[Start of Attachment]
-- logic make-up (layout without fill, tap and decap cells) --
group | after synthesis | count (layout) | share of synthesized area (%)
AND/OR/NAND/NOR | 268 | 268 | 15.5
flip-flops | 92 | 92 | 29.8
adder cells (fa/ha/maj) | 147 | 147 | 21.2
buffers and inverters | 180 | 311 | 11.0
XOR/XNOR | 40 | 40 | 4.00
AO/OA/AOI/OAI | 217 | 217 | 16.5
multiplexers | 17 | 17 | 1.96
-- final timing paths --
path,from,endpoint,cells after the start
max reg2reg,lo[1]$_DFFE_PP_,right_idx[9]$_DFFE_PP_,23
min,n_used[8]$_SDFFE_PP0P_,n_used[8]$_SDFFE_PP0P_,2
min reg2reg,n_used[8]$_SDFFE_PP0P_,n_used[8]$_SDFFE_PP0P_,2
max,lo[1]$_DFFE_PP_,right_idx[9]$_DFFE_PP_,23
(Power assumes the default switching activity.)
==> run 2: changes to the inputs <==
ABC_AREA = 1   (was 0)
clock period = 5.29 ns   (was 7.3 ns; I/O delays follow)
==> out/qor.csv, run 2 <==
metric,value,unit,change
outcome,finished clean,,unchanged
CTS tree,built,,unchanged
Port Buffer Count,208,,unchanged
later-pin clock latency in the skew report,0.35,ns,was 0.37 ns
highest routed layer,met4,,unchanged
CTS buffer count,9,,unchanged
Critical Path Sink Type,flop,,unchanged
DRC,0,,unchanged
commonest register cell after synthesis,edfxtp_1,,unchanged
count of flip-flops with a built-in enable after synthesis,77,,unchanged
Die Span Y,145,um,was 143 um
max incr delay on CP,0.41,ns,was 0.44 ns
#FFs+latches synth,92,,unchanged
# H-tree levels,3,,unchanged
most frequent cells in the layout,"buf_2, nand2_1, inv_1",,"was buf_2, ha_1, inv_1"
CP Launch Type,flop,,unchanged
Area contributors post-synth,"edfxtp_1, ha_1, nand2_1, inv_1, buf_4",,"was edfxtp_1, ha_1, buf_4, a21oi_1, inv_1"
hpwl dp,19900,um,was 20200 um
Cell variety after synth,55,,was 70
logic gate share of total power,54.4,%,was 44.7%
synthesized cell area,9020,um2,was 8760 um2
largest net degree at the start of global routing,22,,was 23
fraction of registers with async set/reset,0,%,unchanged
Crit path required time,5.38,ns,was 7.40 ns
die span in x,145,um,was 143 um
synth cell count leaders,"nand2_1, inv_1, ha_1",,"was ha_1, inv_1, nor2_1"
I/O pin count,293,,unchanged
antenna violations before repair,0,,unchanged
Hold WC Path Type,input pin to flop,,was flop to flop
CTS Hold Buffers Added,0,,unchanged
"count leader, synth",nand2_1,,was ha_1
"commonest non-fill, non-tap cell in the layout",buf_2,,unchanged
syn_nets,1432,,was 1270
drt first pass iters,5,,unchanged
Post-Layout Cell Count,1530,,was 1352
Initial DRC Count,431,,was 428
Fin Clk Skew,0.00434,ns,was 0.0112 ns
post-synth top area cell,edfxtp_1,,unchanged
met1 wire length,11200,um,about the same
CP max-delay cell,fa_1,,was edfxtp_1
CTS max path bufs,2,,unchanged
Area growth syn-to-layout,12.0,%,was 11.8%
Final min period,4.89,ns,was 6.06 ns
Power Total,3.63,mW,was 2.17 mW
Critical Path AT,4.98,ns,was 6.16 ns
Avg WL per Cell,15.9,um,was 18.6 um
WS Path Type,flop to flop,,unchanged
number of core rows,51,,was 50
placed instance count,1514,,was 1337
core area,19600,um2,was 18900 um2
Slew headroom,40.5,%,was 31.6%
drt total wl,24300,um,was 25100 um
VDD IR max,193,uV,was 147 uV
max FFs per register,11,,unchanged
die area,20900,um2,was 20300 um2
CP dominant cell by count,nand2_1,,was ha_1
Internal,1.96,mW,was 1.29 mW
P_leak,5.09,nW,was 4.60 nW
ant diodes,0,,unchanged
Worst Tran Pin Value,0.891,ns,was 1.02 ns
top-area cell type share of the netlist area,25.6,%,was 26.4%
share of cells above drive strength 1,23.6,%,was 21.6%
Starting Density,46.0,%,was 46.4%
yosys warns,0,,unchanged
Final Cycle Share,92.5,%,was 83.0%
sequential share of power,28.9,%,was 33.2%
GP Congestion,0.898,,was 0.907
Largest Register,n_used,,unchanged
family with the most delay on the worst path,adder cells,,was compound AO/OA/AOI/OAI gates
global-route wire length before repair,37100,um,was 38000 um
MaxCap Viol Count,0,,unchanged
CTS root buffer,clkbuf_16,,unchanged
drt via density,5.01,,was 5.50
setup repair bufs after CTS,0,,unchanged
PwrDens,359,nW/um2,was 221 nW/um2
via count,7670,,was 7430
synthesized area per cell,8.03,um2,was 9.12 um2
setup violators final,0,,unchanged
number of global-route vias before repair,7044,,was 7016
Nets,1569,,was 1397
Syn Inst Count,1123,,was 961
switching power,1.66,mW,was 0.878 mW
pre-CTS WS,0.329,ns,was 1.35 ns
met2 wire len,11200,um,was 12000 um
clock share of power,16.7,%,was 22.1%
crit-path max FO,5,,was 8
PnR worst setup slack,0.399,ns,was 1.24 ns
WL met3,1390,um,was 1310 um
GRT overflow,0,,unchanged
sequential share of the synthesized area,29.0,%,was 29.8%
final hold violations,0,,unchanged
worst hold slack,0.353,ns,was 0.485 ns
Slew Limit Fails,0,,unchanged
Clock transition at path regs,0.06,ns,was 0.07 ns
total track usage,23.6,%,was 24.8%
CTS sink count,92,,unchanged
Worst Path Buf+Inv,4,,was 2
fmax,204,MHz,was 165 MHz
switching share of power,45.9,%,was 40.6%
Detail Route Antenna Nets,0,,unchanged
**src/hdl/assert_macros.svh**
```systemverilog
// Assertion macros for the naive Bayes classifier unit.
// Used by the top level; no other dependencies.
`ifndef ASSERT_MACROS_SVH
`define ASSERT_MACROS_SVH
`ifndef SYNTH
`define NBC_ASSERT(lbl, clk, rst_n, prop, msg) \
  lbl: assert property (@(posedge clk) disable iff (!rst_n) (prop)) else $error(msg);
`define NBC_ASSERT_NEXT(lbl, clk, rst_n, pre, post, msg) \
  lbl: assert property (@(posedge clk) disable iff (!rst_n) (pre) |=> (post)) else $error(msg);
`else
`define NBC_ASSERT(lbl, clk, rst_n, prop, msg)
`define NBC_ASSERT_NEXT(lbl, clk, rst_n, pre, post, msg)
`endif
`endif

```
**src/hdl/nbc_pkg.sv**
```systemverilog
// Shared types, codes and exp tables for the naive Bayes classifier unit.
// No dependencies.
`timescale 1ns / 1ps
`default_nettype none
package nbc_pkg;

  localparam int USAGE_W = 12;
  localparam int CNT_W   = 13;
  localparam int SUM_W   = 24;
  localparam int SQ_W    = 36;

  localparam logic [CNT_W-1:0] CNT_MAX = 13'h1FFF;
  localparam logic [SUM_W:0]   SUM_MAX = 25'h0FF_FFFF;
  localparam logic [SQ_W:0]    SQ_MAX  = 37'h0F_FFFF_FFFF;

  // operation codes
  localparam logic [1:0] OP_LEARN    = 2'd0;
  localparam logic [1:0] OP_CLASSIFY = 2'd1;
  localparam logic [1:0] OP_CLEAR    = 2'd2;

  // result status codes
  localparam logic [2:0] STAT_CLASSIFIED = 3'd0;
  localparam logic [2:0] STAT_LEARNED    = 3'd1;
  localparam logic [2:0] STAT_BAD        = 3'd2;
  localparam logic [2:0] STAT_NOT_READY  = 3'd3;
  localparam logic [2:0] STAT_FULL       = 3'd4;
  localparam logic [2:0] STAT_CLEARED    = 3'd5;

  // command kinds decided by the front end
  localparam logic [1:0] KIND_LEARN    = 2'd0;
  localparam logic [1:0] KIND_CLASSIFY = 2'd1;
  localparam logic [1:0] KIND_CLEAR    = 2'd2;
  localparam logic [1:0] KIND_BAD      = 2'd3;

  typedef struct packed {
    logic [1:0]         kind;
    logic [1:0]         doc;
    logic               flag;
    logic [USAGE_W-1:0] usage;
    logic               label;
  } cmd_t;

  typedef struct packed {
    logic full;
    logic empty;
  } q_stat_t;

  typedef struct packed {
    logic        start;
    logic [63:0] dividend;
    logic [63:0] divisor;
  } div_req_t;

  typedef struct packed {
    logic        done;
    logic [63:0] quotient;
  } div_rsp_t;

  // round(65536 * e^-k)
  function automatic logic [16:0] exp_k(input logic [3:0] k);
    logic [16:0] v;
    case (k)
      4'd0:    v = 17'd65536;
      4'd1:    v = 17'd24109;
      4'd2:    v = 17'd8869;
      4'd3:    v = 17'd3263;
      4'd4:    v = 17'd1200;
      4'd5:    v = 17'd442;
      4'd6:    v = 17'd162;
      4'd7:    v = 17'd60;
      4'd8:    v = 17'd22;
      4'd9:    v = 17'd8;
      4'd10:   v = 17'd3;
      4'd11:   v = 17'd1;
      default: v = 17'd0;
    endcase
    return v;
  endfunction

  // round(65536 * e^(-j/16))
  function automatic logic [16:0] exp_f(input logic [3:0] j);
    logic [16:0] v;
    case (j)
      4'd0:    v = 17'd65536;
      4'd1:    v = 17'd61565;
      4'd2:    v = 17'd57835;
      4'd3:    v = 17'd54331;
      4'd4:    v = 17'd51039;
      4'd5:    v = 17'd47947;
      4'd6:    v = 17'd45042;
      4'd7:    v = 17'd42313;
      4'd8:    v = 17'd39750;
      4'd9:    v = 17'd37341;
      4'd10:   v = 17'd35079;
      4'd11:   v = 17'd32954;
      4'd12:   v = 17'd30957;
      4'd13:   v = 17'd29081;
      4'd14:   v = 17'd27319;
      default: v = 17'd25664;
    endcase
    return v;
  endfunction

endpackage
`default_nettype wire

```
**src/hdl/nbc_queue.sv**
```systemverilog
// Two-entry command queue between front end and back end.
// Depends on nbc_pkg.
`timescale 1ns / 1ps
`default_nettype none
module nbc_queue (
  input  logic             clk,
  input  logic             rst_n,
  input  logic             push,
  input  nbc_pkg::cmd_t    din,
  input  logic             pop,
  output nbc_pkg::cmd_t    dout,
  output nbc_pkg::q_stat_t q_stat
);

  nbc_pkg::cmd_t mem_r [2];
  logic          wp_r;
  logic          rp_r;
  logic [1:0]    cnt_r;

  assign dout         = mem_r[rp_r];
  assign q_stat.full  = cnt_r == 2'd2;
  assign q_stat.empty = cnt_r == 2'd0;

  // store entries
  always_ff @(posedge clk) begin
    if (push) begin
      mem_r[wp_r] <= din;
    end
  end

  // advance pointers and count
  always_ff @(posedge clk) begin
    if (!rst_n) begin
      wp_r  <= 1'b0;
      rp_r  <= 1'b0;
      cnt_r <= 2'd0;
    end else begin
      if (push) begin
        wp_r <= !wp_r;
      end
      if (pop) begin
        rp_r <= !rp_r;
      end
      if (push && !pop) begin
        cnt_r <= cnt_r + 2'd1;
      end else if (pop && !push) begin
        cnt_r <= cnt_r - 2'd1;
      end
    end
  end

endmodule
`default_nettype wire

```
[End of Attachment]
== EXERCISE REQUIREMENTS ==
Count the lines of the material that include the word "fill", then state only the total.

== SOLVED PROBLEM ==
2